» **Work required**
Hunt through the entries for the word "overflow" and copy each line in which it appears.

» **Excerpted records**
§ §
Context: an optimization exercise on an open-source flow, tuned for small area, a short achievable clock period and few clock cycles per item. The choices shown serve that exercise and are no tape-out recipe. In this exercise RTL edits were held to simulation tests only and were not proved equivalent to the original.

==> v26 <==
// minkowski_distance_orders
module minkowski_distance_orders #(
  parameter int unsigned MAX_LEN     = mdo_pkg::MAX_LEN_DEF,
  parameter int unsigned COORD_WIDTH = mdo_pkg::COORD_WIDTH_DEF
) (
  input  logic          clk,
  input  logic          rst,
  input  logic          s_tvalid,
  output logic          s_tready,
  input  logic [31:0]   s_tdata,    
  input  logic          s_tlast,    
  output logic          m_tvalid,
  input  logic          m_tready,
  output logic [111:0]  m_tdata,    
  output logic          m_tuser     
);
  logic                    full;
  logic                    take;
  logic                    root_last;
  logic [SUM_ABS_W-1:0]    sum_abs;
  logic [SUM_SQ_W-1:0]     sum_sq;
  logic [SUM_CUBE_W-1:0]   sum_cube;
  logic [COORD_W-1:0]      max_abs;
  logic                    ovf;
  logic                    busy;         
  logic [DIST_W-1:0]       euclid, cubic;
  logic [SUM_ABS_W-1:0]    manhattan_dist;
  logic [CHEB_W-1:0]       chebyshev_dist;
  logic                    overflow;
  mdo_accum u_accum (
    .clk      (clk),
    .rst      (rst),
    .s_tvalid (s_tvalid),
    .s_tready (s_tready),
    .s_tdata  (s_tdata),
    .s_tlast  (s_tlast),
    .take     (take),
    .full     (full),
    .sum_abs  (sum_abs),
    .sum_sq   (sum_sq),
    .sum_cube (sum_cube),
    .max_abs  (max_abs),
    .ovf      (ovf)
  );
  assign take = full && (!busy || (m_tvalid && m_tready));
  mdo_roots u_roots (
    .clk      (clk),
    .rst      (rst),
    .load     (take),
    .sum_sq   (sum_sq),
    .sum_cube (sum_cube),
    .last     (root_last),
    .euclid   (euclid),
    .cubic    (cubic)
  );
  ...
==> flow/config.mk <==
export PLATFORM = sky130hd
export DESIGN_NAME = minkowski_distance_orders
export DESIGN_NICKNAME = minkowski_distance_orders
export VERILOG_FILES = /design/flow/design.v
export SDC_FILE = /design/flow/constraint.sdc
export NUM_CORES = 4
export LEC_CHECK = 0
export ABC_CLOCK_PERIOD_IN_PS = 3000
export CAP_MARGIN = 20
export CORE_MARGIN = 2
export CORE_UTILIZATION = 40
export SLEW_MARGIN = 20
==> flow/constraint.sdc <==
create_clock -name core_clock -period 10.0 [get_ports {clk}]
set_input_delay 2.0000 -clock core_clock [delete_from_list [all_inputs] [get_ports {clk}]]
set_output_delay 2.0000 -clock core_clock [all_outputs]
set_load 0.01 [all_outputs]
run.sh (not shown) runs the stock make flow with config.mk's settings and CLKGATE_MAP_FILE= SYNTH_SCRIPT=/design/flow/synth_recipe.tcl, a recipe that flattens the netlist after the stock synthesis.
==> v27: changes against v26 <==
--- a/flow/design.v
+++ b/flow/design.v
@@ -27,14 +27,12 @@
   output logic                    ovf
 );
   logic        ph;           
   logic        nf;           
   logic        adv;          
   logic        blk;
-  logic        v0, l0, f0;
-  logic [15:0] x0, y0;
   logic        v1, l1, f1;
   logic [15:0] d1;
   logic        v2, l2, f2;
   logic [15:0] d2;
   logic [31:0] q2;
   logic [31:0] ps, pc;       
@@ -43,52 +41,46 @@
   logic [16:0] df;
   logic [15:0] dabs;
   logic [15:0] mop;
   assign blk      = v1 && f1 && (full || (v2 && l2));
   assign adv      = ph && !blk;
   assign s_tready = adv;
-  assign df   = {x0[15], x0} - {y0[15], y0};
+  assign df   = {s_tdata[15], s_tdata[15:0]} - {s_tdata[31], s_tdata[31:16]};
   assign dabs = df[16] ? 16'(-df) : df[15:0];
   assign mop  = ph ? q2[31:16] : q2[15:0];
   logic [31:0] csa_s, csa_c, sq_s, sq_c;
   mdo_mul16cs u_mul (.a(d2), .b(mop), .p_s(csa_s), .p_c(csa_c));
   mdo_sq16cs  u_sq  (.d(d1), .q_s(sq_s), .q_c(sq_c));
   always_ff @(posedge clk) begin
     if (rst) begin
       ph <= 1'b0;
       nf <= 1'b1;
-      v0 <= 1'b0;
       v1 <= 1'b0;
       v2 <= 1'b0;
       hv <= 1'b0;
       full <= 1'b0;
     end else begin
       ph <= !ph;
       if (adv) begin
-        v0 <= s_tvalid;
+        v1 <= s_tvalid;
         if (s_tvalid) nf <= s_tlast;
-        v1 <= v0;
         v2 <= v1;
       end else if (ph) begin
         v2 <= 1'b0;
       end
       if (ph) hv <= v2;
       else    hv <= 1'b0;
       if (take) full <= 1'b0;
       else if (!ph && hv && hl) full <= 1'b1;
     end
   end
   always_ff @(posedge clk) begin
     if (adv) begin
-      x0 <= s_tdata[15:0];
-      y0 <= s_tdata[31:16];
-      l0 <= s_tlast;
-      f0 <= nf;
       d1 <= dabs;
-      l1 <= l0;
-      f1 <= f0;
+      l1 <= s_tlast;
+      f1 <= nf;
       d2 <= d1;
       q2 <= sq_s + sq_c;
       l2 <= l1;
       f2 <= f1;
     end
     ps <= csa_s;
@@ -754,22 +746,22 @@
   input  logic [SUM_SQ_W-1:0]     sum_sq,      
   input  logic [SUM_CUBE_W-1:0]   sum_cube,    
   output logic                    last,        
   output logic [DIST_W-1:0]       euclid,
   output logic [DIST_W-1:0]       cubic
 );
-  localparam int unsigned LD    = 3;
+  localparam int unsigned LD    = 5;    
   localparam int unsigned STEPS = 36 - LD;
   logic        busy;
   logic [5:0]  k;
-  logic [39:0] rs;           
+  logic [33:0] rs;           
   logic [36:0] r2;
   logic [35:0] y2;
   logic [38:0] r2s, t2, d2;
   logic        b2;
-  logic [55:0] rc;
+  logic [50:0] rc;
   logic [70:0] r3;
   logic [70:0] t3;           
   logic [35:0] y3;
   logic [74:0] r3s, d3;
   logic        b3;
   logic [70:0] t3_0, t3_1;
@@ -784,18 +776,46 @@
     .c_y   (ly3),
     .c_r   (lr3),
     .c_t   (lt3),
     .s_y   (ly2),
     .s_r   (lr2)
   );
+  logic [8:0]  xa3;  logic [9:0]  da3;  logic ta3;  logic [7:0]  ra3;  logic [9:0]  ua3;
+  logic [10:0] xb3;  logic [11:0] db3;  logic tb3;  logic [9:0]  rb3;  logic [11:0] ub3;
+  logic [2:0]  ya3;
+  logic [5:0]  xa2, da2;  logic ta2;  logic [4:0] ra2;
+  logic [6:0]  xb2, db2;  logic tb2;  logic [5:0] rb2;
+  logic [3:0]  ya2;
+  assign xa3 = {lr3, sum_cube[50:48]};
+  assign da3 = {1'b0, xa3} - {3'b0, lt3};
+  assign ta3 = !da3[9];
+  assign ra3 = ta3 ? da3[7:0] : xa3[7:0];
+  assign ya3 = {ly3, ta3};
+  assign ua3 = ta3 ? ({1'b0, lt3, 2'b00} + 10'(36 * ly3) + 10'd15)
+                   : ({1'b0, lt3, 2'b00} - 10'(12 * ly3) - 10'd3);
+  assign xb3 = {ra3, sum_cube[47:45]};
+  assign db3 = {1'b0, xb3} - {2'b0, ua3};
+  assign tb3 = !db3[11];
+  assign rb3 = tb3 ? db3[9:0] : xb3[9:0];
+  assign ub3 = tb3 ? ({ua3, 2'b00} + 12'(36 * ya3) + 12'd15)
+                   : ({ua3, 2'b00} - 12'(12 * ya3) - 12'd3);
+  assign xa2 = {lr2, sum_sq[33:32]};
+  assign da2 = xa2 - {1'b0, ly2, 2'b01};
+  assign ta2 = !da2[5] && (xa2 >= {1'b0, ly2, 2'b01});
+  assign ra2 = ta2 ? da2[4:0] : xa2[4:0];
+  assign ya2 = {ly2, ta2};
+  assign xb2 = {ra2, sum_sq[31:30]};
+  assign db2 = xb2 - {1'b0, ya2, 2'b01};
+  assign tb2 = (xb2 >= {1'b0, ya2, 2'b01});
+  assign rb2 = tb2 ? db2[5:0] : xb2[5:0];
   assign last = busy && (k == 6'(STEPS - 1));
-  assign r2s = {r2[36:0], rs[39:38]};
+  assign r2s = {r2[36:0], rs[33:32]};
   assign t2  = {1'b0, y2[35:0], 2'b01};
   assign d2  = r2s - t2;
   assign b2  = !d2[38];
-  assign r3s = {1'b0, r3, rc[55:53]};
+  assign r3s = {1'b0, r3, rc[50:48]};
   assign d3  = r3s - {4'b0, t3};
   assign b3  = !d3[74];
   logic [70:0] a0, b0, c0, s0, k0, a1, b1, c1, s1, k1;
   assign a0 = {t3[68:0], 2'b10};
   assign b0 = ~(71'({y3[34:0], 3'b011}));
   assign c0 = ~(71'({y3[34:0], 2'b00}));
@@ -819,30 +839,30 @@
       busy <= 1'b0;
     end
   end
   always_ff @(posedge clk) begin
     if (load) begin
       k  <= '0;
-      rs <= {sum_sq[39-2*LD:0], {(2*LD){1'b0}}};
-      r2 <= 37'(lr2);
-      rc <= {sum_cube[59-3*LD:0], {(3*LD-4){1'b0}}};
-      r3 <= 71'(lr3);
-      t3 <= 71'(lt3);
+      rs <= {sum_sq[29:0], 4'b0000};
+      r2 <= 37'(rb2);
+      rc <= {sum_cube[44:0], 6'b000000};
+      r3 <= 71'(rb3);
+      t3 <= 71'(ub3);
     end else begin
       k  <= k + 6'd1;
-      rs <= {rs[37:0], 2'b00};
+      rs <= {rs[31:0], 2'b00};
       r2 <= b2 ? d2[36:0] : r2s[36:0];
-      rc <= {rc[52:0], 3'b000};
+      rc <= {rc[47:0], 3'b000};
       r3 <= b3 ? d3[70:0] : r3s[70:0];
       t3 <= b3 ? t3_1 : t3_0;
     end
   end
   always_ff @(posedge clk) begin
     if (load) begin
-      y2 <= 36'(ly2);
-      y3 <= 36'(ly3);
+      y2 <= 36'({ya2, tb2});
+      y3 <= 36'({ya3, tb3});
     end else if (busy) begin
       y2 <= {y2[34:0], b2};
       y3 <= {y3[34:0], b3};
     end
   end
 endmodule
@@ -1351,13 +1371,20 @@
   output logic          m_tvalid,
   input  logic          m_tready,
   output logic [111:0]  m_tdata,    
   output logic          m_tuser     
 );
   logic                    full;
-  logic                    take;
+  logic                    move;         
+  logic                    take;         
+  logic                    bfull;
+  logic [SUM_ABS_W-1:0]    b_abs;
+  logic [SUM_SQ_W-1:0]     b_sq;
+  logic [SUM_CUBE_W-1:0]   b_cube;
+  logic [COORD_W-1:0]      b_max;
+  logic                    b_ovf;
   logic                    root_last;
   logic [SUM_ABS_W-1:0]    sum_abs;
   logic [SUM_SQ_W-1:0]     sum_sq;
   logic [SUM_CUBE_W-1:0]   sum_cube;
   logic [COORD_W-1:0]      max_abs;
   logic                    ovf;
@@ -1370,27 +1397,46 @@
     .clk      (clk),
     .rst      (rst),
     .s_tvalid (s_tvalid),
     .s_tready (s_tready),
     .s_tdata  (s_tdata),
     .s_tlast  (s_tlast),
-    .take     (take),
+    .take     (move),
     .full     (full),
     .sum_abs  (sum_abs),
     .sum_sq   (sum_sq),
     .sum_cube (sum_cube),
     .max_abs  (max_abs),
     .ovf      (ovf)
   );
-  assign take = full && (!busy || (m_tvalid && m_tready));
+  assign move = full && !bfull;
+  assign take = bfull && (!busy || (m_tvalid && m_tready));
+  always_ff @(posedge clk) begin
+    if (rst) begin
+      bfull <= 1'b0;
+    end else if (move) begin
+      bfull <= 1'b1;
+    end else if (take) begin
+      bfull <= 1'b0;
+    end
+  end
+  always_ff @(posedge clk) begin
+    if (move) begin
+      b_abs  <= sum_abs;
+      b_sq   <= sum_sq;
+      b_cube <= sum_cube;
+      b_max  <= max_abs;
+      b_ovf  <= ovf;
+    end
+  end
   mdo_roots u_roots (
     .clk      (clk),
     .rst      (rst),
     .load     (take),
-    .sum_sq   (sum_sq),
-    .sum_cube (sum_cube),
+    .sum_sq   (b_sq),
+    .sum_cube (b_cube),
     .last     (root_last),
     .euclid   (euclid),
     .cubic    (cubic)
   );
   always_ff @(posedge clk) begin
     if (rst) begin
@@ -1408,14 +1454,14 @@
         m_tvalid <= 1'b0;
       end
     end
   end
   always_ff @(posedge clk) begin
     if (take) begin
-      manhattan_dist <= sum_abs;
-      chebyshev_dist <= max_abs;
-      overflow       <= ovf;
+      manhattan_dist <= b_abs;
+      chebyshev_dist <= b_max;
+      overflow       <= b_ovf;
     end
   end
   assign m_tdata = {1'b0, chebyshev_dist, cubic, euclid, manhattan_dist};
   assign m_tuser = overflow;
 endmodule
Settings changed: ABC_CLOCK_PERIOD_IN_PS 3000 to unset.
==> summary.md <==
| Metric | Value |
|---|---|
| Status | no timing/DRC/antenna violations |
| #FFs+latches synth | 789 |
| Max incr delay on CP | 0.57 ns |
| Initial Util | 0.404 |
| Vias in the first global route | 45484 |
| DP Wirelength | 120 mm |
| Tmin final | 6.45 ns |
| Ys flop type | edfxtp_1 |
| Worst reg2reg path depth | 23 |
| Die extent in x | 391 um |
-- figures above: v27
§ §
» **Exercise solution**
  logic                    overflow;
-      overflow       <= ovf;
+      overflow       <= b_ovf;
   assign m_tuser = overflow;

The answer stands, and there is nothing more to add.